*Work required:*
Working from the records below, repeat exactly the lines starting at the line that contains "endpoints found under the hold margin | 0 | 0" and ending at the line that contains "-- Yosys cell", inclusive.

*Supplied material:*
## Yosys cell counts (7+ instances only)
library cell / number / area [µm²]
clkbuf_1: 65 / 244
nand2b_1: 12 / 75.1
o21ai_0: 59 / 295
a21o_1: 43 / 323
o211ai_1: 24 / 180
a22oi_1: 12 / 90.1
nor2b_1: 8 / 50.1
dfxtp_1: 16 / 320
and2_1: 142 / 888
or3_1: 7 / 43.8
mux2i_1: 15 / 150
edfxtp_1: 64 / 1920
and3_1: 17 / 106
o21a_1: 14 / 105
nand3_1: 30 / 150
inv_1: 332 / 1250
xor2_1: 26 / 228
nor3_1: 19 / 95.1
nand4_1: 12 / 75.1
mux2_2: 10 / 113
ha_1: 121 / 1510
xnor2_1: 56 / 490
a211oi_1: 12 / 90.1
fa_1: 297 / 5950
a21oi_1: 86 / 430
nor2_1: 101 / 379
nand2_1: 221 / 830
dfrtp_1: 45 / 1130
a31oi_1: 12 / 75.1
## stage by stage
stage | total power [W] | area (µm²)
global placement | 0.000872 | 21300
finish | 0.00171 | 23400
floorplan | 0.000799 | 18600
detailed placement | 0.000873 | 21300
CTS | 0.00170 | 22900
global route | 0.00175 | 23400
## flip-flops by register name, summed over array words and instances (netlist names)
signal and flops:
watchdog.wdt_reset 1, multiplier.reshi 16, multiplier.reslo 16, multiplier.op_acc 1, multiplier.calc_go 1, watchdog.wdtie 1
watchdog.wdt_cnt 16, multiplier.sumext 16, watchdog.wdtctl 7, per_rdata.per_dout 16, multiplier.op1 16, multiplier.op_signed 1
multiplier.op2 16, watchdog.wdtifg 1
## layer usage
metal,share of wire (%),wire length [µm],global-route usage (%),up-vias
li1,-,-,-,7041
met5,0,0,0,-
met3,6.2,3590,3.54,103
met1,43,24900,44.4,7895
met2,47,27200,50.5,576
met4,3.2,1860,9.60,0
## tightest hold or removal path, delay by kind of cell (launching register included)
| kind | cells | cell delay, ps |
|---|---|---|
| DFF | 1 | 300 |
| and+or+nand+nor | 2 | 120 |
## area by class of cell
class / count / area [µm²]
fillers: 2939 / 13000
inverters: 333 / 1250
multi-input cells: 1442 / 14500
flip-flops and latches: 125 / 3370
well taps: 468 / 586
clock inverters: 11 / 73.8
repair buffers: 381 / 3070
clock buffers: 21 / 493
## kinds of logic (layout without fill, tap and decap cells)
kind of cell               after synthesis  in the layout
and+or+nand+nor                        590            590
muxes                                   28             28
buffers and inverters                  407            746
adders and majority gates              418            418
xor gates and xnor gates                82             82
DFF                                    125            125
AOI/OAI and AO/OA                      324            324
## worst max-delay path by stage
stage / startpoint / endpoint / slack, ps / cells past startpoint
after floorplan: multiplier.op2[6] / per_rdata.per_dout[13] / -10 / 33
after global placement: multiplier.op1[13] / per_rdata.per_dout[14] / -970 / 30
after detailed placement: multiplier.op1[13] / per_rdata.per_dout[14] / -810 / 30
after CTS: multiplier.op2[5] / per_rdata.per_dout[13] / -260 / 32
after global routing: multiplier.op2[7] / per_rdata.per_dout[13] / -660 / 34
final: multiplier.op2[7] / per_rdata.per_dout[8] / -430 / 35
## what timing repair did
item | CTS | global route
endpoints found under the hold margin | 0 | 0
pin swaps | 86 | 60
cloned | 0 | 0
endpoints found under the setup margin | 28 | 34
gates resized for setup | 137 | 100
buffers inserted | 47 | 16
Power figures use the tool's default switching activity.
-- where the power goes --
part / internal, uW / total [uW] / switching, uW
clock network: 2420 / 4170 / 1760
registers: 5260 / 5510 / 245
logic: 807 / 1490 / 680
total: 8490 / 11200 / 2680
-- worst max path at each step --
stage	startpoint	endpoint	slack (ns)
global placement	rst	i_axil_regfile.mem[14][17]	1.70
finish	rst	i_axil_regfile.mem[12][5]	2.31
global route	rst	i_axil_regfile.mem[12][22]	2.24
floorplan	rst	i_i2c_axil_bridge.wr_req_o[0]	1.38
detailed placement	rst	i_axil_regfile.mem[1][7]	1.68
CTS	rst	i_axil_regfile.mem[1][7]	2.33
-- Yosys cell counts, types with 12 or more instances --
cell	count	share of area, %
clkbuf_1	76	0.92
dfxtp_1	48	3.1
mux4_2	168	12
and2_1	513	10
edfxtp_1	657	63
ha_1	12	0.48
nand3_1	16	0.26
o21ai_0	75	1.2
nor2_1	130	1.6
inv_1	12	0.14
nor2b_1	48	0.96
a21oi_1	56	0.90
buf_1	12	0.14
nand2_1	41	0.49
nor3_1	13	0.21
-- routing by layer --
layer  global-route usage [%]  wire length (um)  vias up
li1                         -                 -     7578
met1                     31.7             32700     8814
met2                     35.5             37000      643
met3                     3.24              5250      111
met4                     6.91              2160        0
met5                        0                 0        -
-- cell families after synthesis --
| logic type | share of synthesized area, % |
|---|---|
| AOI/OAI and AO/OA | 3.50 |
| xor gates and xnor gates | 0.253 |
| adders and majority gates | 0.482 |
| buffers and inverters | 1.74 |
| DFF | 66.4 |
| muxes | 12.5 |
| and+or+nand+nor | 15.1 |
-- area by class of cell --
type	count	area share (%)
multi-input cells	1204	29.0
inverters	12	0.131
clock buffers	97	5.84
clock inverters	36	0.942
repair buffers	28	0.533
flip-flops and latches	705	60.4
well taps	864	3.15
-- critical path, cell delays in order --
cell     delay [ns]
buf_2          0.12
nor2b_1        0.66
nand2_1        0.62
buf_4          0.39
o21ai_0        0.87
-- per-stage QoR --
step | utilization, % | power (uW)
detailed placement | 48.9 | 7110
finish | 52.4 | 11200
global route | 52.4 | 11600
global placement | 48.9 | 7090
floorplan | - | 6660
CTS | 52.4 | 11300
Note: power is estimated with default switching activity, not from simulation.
<file path="src/cachePkg.sv">
package cachePkg;

	typedef logic [31:0]  addrT;    // byte address
	typedef logic [31:0]  wordT;
	typedef logic [3:0]   strbT;    // one bit per byte lane
	typedef logic [23:0]  tagT;     // addr 31..8
	typedef logic [2:0]   setIdxT;  // addr 7..5
	typedef logic [2:0]   wordOffT; // addr 4..2
	typedef logic [255:0] lineT;    // word 0 in bits 31..0
	typedef logic [3:0]   wayMaskT; // one-hot
	typedef logic [2:0]   plruT;    // root in bit 2, leaves below

	typedef struct packed {
		logic write;  // set for a store
		addrT addr;
		wordT wdata;
		strbT strb;
	} cpuReqT;

	typedef struct packed {
		logic valid;
		logic dirty;
		tagT  tag;
	} wayMetaT;

	typedef enum logic [3:0] {
		Idle,
		TagRead,
		WriteHit,
		ReadHit,
		Respond,
		Evict,
		WbReq,    // write-back request
		WbData,   // write-back burst
		FillReq,
		FillData,
		Refill
	} ctrlStateT;

	// one-hot select of a line out of the four ways
	function automatic lineT pickLine(wayMaskT sel, lineT [3:0] lines);
		lineT acc;
		acc = '0;
		for (int w = 0; w < 4; w++)
			if (sel[w])
				acc = acc | lines[w];
		return acc;
	endfunction

endpackage

</file>
<file path="src/memPort.sv">
`timescale 1ns/1ps

module memPort (
	input  logic                 clk,
	input  logic                 loadWb,
	input  cachePkg::lineT [3:0] wayLines,
	input  cachePkg::wayMaskT    victimWay,
	input  logic                 wrDataReady,
	input  logic                 wrActive,
	input  logic                 rdRspValid,
	input  cachePkg::wordT       rdRspData,
	input  logic                 rdActive,
	output cachePkg::wordT       wrData,
	output logic                 wrLast,
	output cachePkg::lineT       refillLine
);

	cachePkg::lineT    victimLine;
	cachePkg::lineT    wbShift;   // outgoing words, word 0 at bottom
	cachePkg::wordOffT beatCnt;   // write beats already sent
	logic              wrBeat;
	logic              rdBeat;

	assign victimLine = cachePkg::pickLine(victimWay, wayLines);

	assign wrBeat = wrActive & wrDataReady;  // accepted write-back beat
	assign rdBeat = rdActive & rdRspValid;   // accepted refill beat

	// write-back shifter and beat count
	always_ff @(posedge clk) begin
		if (loadWb) begin
			wbShift <= victimLine;
			beatCnt <= '0;
		end else if (wrBeat) begin
			wbShift <= wbShift >> 32;
			beatCnt <= beatCnt + 3'd1;
		end
	end

	assign wrData = wbShift[31:0];
	assign wrLast = wrActive & (beatCnt == 3'd7);  // eighth beat

	// refill words enter at the top and walk down
	// after eight beats word 0 sits in the low bits
	always_ff @(posedge clk) begin
		if (rdBeat)
			refillLine <= {rdRspData, refillLine[255:32]};
	end

endmodule

</file>
<file path="config.mk">
export PLATFORM = sky130hd
export DESIGN_NAME = memPort
export DESIGN_NICKNAME = d
export VERILOG_FILES = /design/src/cachePkg.sv /design/src/memPort.sv
export SDC_FILE = /design/constraint.sdc
export NUM_CORES = 1
export LEC_CHECK = 0
export BUFFER_PORTS_ARGS = -buffer_cell sky130_fd_sc_hd__buf_4
export CORE_AREA = 3 3 527 529
export CTS_CLUSTER_SIZE = 20
export DETAILED_ROUTE_END_ITERATION = 16
export DIE_AREA = 0 0 530 532
export GPL_TIMING_DRIVEN = 1
export PLACE_DENSITY = 0.31
export SLEW_MARGIN = 20
export SYNTH_ARGS = -nofsm -noshare
export SYNTH_HDL_FRONTEND = slang
export SYNTH_SLANG_ARGS = --single-unit
export TNS_END_PERCENT = 100
</file>
<file path="constraint.sdc">
create_clock -name clk -period 10.86 [get_ports clk]
set_clock_uncertainty 0.15 [all_clocks]
set_input_delay 2.172 -clock clk [delete_from_list [all_inputs] [get_ports clk]]
set_output_delay 2.172 -clock clk [all_outputs]
set_load 0.02 [all_outputs]
</file>
## Word level (Yosys, flattened, before mapping)

Index checks and enable logic that the tools add are counted.

| operators by class | value |
|---|---|
| equality and inequality tests | 1 |
| add/sub/neg operators | 1 |
| bitwise operators | 6 |
| multiplexer cells | 6 |
| reductions and logical operators | 1 |

Operators by type and width:

| cell | number |
|---|---|
| two-way mux 256 bit | 6 |
| OR 256 bit | 3 |
| adder 3 x 1 -> 3 bit (second input constant) | 1 |
| bitwise AND 1 bit | 3 |
| equality test 3 bit (second input constant) | 1 |
| nonzero test 2 bit | 1 |

| word-level totals | value |
|---|---|
| register bits after elaboration | 515 |
| output and inout bits | 289 |

## Logic depth before layout (Yosys ltp)

Gate-level depths: netlist (run 1).

| depth | value |
|---|---|
| depth after elaboration | 8 |
| depth in mapped cells | 5 |
| gate-level depth less buffers | 4 |

## Worst setup path after synthesis (run 1)

Ideal clock, no wire load.

| timing | value |
|---|---|
| kind | input to register |
| from | input rdRspValid |
| to | register refillLine[0], enable pin |
| slack | 2.104 ns |
| data arrival time | 7.958 ns |
| setup time | 0.648 ns |
| stages | 1 |
| data required time | 10.062 ns |
| path through | and2_1 |

| on the way | value |
|---|---|
| word-level cells in the longest chain between the ends | 1 |

Ends and longest elaborated chain:

| item | RTL line | text |
|---|---|---|
| start: declaration | memPort.sv:10 | `input logic rdRspValid,` |
| bitwise AND 1 bit | memPort.sv:27 | `assign rdBeat = rdActive & rdRspValid;` |
| end signal: assignment | memPort.sv:47 | `refillLine <= {rdRspData, refillLine[255:32]};` |
| end: declaration | memPort.sv:15 | `output cachePkg::lineT refillLine` |

Every way passes these cells.
A chain may end at the register's enable or synchronous reset.

## Worst setup path after layout (run 1)

| timing | value |
|---|---|
| from | input wrActive |
| to | output wrLast |

| on the way | value |
|---|---|
| word-level cells in the longest chain between the ends | 1 |

Ends and longest elaborated chain:

| item | RTL line | text |
|---|---|---|
| start: declaration | memPort.sv:9 | `input logic wrActive,` |
| bitwise AND 1 bit | memPort.sv:41 | `assign wrLast = wrActive & (beatCnt == 3'd7);` |
| end: declaration | memPort.sv:14 | `output logic wrLast,` |

Every way passes these cells.

==> run_summary.xml, run 1 <==
<?xml version="1.0" encoding="UTF-8"?>
<metrics>
  <group name="timing">
    <metric name="worst-slew-pin-transition" unit="ns">1.08</metric>
    <metric name="hold_ws" unit="ns">0.292</metric>
    <metric name="drv_slew" unit="">0</metric>
    <metric name="totalNegativeSetupSlack" unit="ns">0</metric>
    <metric name="grt_setup_unrepaired" unit="">no</metric>
    <metric name="timing.final.crit_share" unit="%">45.4</metric>
    <metric name="slew_headroom" unit="%">28.1</metric>
    <metric name="final_period_minus_worst_setup_slack" unit="ns">4.93</metric>
    <metric name="finalHoldViolations" unit="">0</metric>
    <metric name="setup-violations-final" unit="">0</metric>
    <metric name="highest_clock_rate" unit="MHz">203</metric>
  </group>
  <group name="pwr">
    <metric name="p_per_area" unit="mW/mm^2">147</metric>
    <metric name="p_leak" unit="nW">14.8</metric>
    <metric name="worst_ir_drop_vdd" unit="V">0.0000920</metric>
  </group>
  <group name="die">
    <metric name="top_level_ports" unit="">1355</metric>
    <metric name="num_rows" unit="">192</metric>
    <metric name="die_outline_area" unit="mm^2">0.282</metric>
    <metric name="fp.dieW" unit="um">530</metric>
    <metric name="vertical_die_dimension" unit="um">532</metric>
    <metric name="coreArea" unit="mm^2">0.273</metric>
    <metric name="start_util" unit="%">8.40</metric>
  </group>
  <group name="detailed_routing">
    <metric name="initialDrtViolationCount" unit="">1926</metric>
    <metric name="postRouteWirelength" unit="um">219000</metric>
    <metric name="drt-vias-per-instance" unit="">3.45</metric>
    <metric name="final_antenna_net_count" unit="">0</metric>
    <metric name="via_count" unit="">23000</metric>
    <metric name="dr_wl_cell" unit="um">32.9</metric>
    <metric name="drc" unit="">0</metric>
    <metric name="firstDrtPassIters" unit="">5</metric>
  </group>
  <group name="cts">
    <metric name="cts.reportedPaths.clkPinSlew" unit="ns">0.05</metric>
    <metric name="post_cts_resize_count" unit="">0</metric>
    <metric name="cts_hold_buf" unit="">0</metric>
    <metric name="cts_tree" unit="">yes</metric>
    <metric name="postCtsSetupBuffers" unit="">0</metric>
    <metric name="clock_tree.htree_level_count" unit="">3</metric>
    <metric name="clock_latency" unit="ns">0.68</metric>
    <metric name="clock-sinks" unit="">515</metric>
    <metric name="clk_root_buffer_cell" unit="">clkbuf_16</metric>
    <metric name="numCtsBuffers" unit="">72</metric>
    <metric name="clockBufferDepth" unit="">3</metric>
  </group>
  <group name="critical_path">
    <metric name="setup.worst_path.start_class" unit="">input pin</metric>
    <metric name="arrival" unit="ns">2.61</metric>
    <metric name="crit_path_end_kind" unit="">primary output</metric>
    <metric name="cp_cell_sequence" unit="">buf_4 -&gt; and2_1 -&gt; buf_4</metric>
    <metric name="critPathBufInv" unit="">2</metric>
    <metric name="worst_ep_required_time" unit="ns">8.54</metric>
    <metric name="crit_type" unit="">in2out</metric>
    <metric name="worst_path_dominant_cell_family" unit="">buffers and inverters</metric>
    <metric name="critical_path.most_common_cell" unit="">buf_4</metric>
    <metric name="crit_path_slowest_cell" unit="">and2_1</metric>
    <metric name="crit_fanout" unit="">8</metric>
    <metric name="cpPeakStageDelay" unit="ns">0.15</metric>
  </group>
  <group name="worst_hold_path">
    <metric name="hold_crit_path_type" unit="">reg2reg</metric>
  </group>
  <group name="synthesis">
    <metric name="post_synth_main_area_contributors" unit="">edfxtp_1 67%, a22oi_1 17%, a31oi_1 6.1%</metric>
    <metric name="synth-edff-count" unit="">512</metric>
    <metric name="synth_largest_type_area_fraction" unit="%">67.0</metric>
    <metric name="yosysUniqueCellTypes" unit="">16</metric>
    <metric name="part_of_the_yosys_area_used_for_sequential_elements" unit="%">67.3</metric>
    <metric name="synth_area" unit="mm^2">0.0230</metric>
    <metric name="ys_ff_latch" unit="">515</metric>
    <metric name="syn-mean-instance-area" unit="um^2">13.3</metric>
    <metric name="share_of_flip_flops_with_an_asynchronous_set_or_reset" unit="%">0</metric>
    <metric name="post_synth_inst_count" unit="">1720</metric>
    <metric name="ys_top_cells_by_count" unit="">512 x a22oi_1, 512 x edfxtp_1, 224 x a31oi_1, 224 x nor2_1, 148 x buf_2</metric>
    <metric name="yosys_most_used_dff" unit="">edfxtp_1</metric>
    <metric name="yosysTopAreaCell" unit="">edfxtp_1</metric>
    <metric name="yosysWarnings" unit="">0</metric>
    <metric name="synth_nets" unit="">2788</metric>
  </group>
  <group name="placed_design">
    <metric name="dp_hpwl" unit="um">187000</metric>
    <metric name="numPortBuffers" unit="">1354</metric>
    <metric name="place.gp.congestion" unit="">0.913</metric>
  </group>
  <group name="grt">
    <metric name="grt_pass1_vias" unit="">23000</metric>
    <metric name="first_pass_grt_wire_length" unit="um">267000</metric>
    <metric name="track_usage" unit="%">14.8</metric>
    <metric name="grt_max_degree" unit="">158</metric>
    <metric name="global_route_overflow" unit="">0</metric>
    <metric name="antenna_found_initial" unit="">184</metric>
  </group>
  <group name="outcome">
    <metric name="result_of_the_run" unit="">finished, final reports clean</metric>
  </group>
  <group name="finish">
    <metric name="multiInputGateArea" unit="mm^2">0.00644</metric>
    <metric name="fillers" unit="">31000</metric>
    <metric name="post_route_cells_drive_above_1_share" unit="%">48.9</metric>
    <metric name="area_delta_synth_final" unit="%">70.6</metric>
    <metric name="register_area" unit="mm^2">0.0154</metric>
    <metric name="nNetsFinal" unit="">4042</metric>
  </group>
  <group name="flow_run">
    <metric name="maxCapViolCount" unit="">0</metric>
  </group>
</metrics>
kinds of logic after synthesis:
group | synth area share, %
fa+ha+maj | 0.109
compound gates | 24.1
buf+inv | 4.72
flops | 67.3
simple gates | 3.79
report_power, final:
part	leakage [nW]	total, mW	internal, mW	switching, mW
clock network	1.07	2.33	1.32	1.00
registers	4.85	2.49	2.36	0.130
logic	8.84	0.930	0.423	0.507
total	14.8	5.74	4.11	1.64
sequential cells by signal, indices dropped and copies added (netlist names):
signal      cells
beatCnt         3
refillLine    256
wbShift       256
through the flow:
stage / instance area [um^2] / util, % / power (mW) / worst slack (ns) / instances
final: 39200 / 14.3 / 5.74 / 5.93 / 6661
after global routing: 39100 / 14.3 / 6.00 / 5.91 / 6636
after CTS: 39100 / 14.3 / 5.89 / 5.93 / 6616
after detailed placement: 36800 / 13.5 / 3.48 / 5.74 / 6489
after global placement: 36800 / 13.5 / 3.48 / 5.78 / 6489
after floorplan: 23000 / - / 2.80 / 2.10 / 1720
placed cells by master, fill, tap and decap left out, types with 4 or more instances in the layout:
master / count
clkbuf_1: 22
clkbuf_16: 72
a31oi_1: 224
buf_12: 7
a22oi_1: 512
buf_8: 5
clkinv_1: 10
bufinv_16: 4
buf_4: 1367
diode_2: 45
clkinv_2: 9
nor2_1: 224
edfxtp_1: 512
inv_6: 4
a21boi_1: 32
final timing paths:
| kind | from | end | slack, ns | cells after the start |
|---|---|---|---|---|
| worst max-delay path | wrActive | wrLast | 5.93 | 3 |
| worst min-delay path | refillLine[246] | refillLine[214] | 0.29 | 0 |
| worst max register to register | wbShift[149] | wbShift[117] | 9.27 | 2 |
| worst min register to register | refillLine[246] | refillLine[214] | 0.29 | 0 |
metal layers:
metal,up-vias,GRT usage (%),share of wire [%]
met3,422,6.01,9.8
met2,1483,25.5,48
li1,9643,-,-
met5,-,0,0.25
met1,11400,16.3,38
met4,82,4.97,4.0
final cells by class:
cell class                      count  area share, %
Timing Repair Buffer             1379           26.8
Tap cell                         3589           11.5
Sequential cell                   515           39.4
Antenna cell                       45          0.288
Clock inverter                     33          0.815
Clock buffer                       94           4.81
Multi-Input combinational cell   1006           16.5
(Power assumes the default switching activity.)
==> run 2, diff against run 1 <==
- clock period: 10.86 -> 5.11 ns (I/O delays scaled with it)
==> run 2 against run 1 <==
- total power rose by 120%
- cell count rose by 0.62%
- final area rose by 1.7%
- wire length rose by 3.0%
- setup slack got worse by 3.7 ns
- sequential share of layout area fell by 0.64 points
- count of clock-buffer cells in the layout rose by 6
- via count rose by 0.91%
- utilization rose by 0.24 points
- hold slack improved by 0.0054 ns
- clock power rose by 140%
- critical endpoint unchanged
==> run_summary.xml, run 2 (synthesis results as in run 1) <==
<?xml version="1.0" encoding="UTF-8"?>
<metrics>
  <group name="pwr">
    <metric name="seq_power_share" unit="%">40.8</metric>
    <metric name="power_report.internal_total" unit="mW">9.21</metric>
    <metric name="worst_ir_drop_vdd" unit="V">0.000214</metric>
    <metric name="power.switching_fraction" unit="%">28.6</metric>
    <metric name="switchingPower" unit="mW">3.69</metric>
    <metric name="p_leak" unit="nW">15.1</metric>
    <metric name="p_per_area" unit="mW/mm^2">324</metric>
    <metric name="clockPowerShare" unit="%">43.4</metric>
    <metric name="comb_power_share" unit="%">15.8</metric>
    <metric name="power" unit="mW">12.9</metric>
  </group>
  <group name="critical_path">
    <metric name="crit_type" unit="">reg2out</metric>
    <metric name="setup.worst_path.start_class" unit="">flop</metric>
    <metric name="setup.worst_path.start" unit="">beatCnt[0]</metric>
    <metric name="setup.worst_path.end" unit="">wrLast</metric>
    <metric name="critical_path.reg2reg.startpoint" unit="">wbShift[147]</metric>
    <metric name="arrival" unit="ns">1.67</metric>
    <metric name="register_to_register_setup_slack" unit="ns">3.55</metric>
    <metric name="crit_fanout" unit="">3</metric>
    <metric name="crit_path_end_kind" unit="">primary output</metric>
    <metric name="regToRegEndpoint" unit="">wbShift[115]</metric>
    <metric name="worst_ep_required_time" unit="ns">3.94</metric>
    <metric name="worst_r2r_path_depth" unit="">2</metric>
  </group>
  <group name="cts">
    <metric name="clock-sinks" unit="">515</metric>
    <metric name="clk_root_buffer_cell" unit="">clkbuf_16</metric>
    <metric name="post_cts_resize_count" unit="">0</metric>
    <metric name="clock_tree.htree_level_count" unit="">3</metric>
    <metric name="clockBufferDepth" unit="">3</metric>
    <metric name="numCtsBuffers" unit="">78</metric>
    <metric name="cts_hold_buf" unit="">0</metric>
    <metric name="cts.reportedPaths.clkPinSlew" unit="ns">0.05</metric>
    <metric name="clock_latency" unit="ns">0.70</metric>
    <metric name="postCtsSetupBuffers" unit="">0</metric>
    <metric name="cts_tree" unit="">yes</metric>
  </group>
  <group name="timing">
    <metric name="drv_slew" unit="">0</metric>
    <metric name="worst-slew-pin-transition" unit="ns">0.881</metric>
    <metric name="timing.final.crit_share" unit="%">55.7</metric>
    <metric name="highest_clock_rate" unit="MHz">351</metric>
    <metric name="grt_setup_unrepaired" unit="">no</metric>
    <metric name="finalHoldViolations" unit="">0</metric>
    <metric name="totalNegativeSetupSlack" unit="ns">0</metric>
    <metric name="slew_headroom" unit="%">41.3</metric>
    <metric name="setup-violations-final" unit="">0</metric>
    <metric name="hold_ws" unit="ns">0.297</metric>
    <metric name="final_period_minus_worst_setup_slack" unit="ns">2.85</metric>
  </group>
  <group name="grt">
    <metric name="track_usage" unit="%">15.2</metric>
    <metric name="grt_max_degree" unit="">144</metric>
    <metric name="global_route_overflow" unit="">0</metric>
    <metric name="antenna_found_initial" unit="">205</metric>
    <metric name="first_pass_grt_wire_length" unit="um">275000</metric>
    <metric name="grt_pass1_vias" unit="">23500</metric>
  </group>
  <group name="finish">
    <metric name="fillers" unit="">31000</metric>
    <metric name="post_layout_cell_count" unit="">6702</metric>
    <metric name="fin_util" unit="%">14.6</metric>
    <metric name="post_route_cells_drive_above_1_share" unit="%">49.7</metric>
    <metric name="biggest_regs" unit="">refillLine x256, wbShift x256, beatCnt x3</metric>
    <metric name="multiInputGateArea" unit="mm^2">0.00644</metric>
    <metric name="register_area" unit="mm^2">0.0154</metric>
    <metric name="area_delta_synth_final" unit="%">73.5</metric>
    <metric name="most-common-layout-cells" unit="">1386 x buf_4, 512 x a22oi_1, 512 x edfxtp_1</metric>
    <metric name="nNetsFinal" unit="">4073</metric>
    <metric name="mostFrequentLayoutCell" unit="">buf_4</metric>
  </group>
  <group name="placed_design">
    <metric name="place.gp.congestion" unit="">0.907</metric>
    <metric name="dp_hpwl" unit="um">192000</metric>
    <metric name="numPortBuffers" unit="">1354</metric>
    <metric name="placed_cells_incl_taps" unit="">6514</metric>
  </group>
  <group name="die">
    <metric name="num_rows" unit="">192</metric>
    <metric name="die_outline_area" unit="mm^2">0.282</metric>
    <metric name="vertical_die_dimension" unit="um">532</metric>
    <metric name="coreArea" unit="mm^2">0.273</metric>
    <metric name="top_level_ports" unit="">1355</metric>
    <metric name="start_util" unit="%">8.40</metric>
    <metric name="fp.dieW" unit="um">530</metric>
  </group>
  <group name="detailed_routing">
    <metric name="initialDrtViolationCount" unit="">1917</metric>
    <metric name="drt-vias-per-instance" unit="">3.46</metric>
    <metric name="firstDrtPassIters" unit="">5</metric>
    <metric name="postRouteWirelength" unit="um">225000</metric>
    <metric name="drc" unit="">0</metric>
    <metric name="final_antenna_net_count" unit="">0</metric>
    <metric name="via_count" unit="">23200</metric>
    <metric name="dr_wl_cell" unit="um">33.6</metric>
  </group>
  <group name="worst_hold_path">
    <metric name="worst_hold_path.num_cells" unit="">0</metric>
    <metric name="hold_crit_path_type" unit="">reg2reg</metric>
  </group>
  <group name="flow_run">
    <metric name="maxCapViolCount" unit="">0</metric>
  </group>
  <group name="outcome">
    <metric name="result_of_the_run" unit="">finished, final reports clean</metric>
  </group>
</metrics>
## run 2: changes by cell type in the layout (fill, tap and decap cells not counted), moves of 2 or more
cell        previous run  this run
buf_4               1367      1386
buf_12                 7        13
diode_2               45        47
clkbuf_8               0         4
clkbuf_1              22        17
bufinv_16              4         7
clkbuf_16             72        79
clkinv_16              0         2
clkinvlp_4             1         5
## run 2: stage by stage
step                area, um^2  worst slack (ns)
finish                   39800              2.26
global route             39800              2.15
CTS                      39700              2.14
detailed placement       37100              1.90
global placement         37100              1.90
floorplan                23000             0.342
## run 2: worst min-delay path by stage
stage,slack (ns),start,to
3_3_place_gp,0.28,refillLine[217],refillLine[185]
5_1_grt,0.25,rdRspData[9],refillLine[233]
4_1_cts,0.22,rdRspData[17],refillLine[241]
3_5_place_dp,0.28,refillLine[144],refillLine[112]
2_1_floorplan,0.37,beatCnt[0],beatCnt[0]
6_report,0.30,refillLine[100],refillLine[68]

*Written answer:*
endpoints found under the hold margin | 0 | 0
pin swaps | 86 | 60
cloned | 0 | 0
endpoints found under the setup margin | 28 | 34
gates resized for setup | 137 | 100
buffers inserted | 47 | 16
Power figures use the tool's default switching activity.
-- where the power goes --
part / internal, uW / total [uW] / switching, uW
clock network: 2420 / 4170 / 1760
registers: 5260 / 5510 / 245
logic: 807 / 1490 / 680
total: 8490 / 11200 / 2680
-- worst max path at each step --
stage	startpoint	endpoint	slack (ns)
global placement	rst	i_axil_regfile.mem[14][17]	1.70
finish	rst	i_axil_regfile.mem[12][5]	2.31
global route	rst	i_axil_regfile.mem[12][22]	2.24
floorplan	rst	i_i2c_axil_bridge.wr_req_o[0]	1.38
detailed placement	rst	i_axil_regfile.mem[1][7]	1.68
CTS	rst	i_axil_regfile.mem[1][7]	2.33
-- Yosys cell counts, types with 12 or more instances --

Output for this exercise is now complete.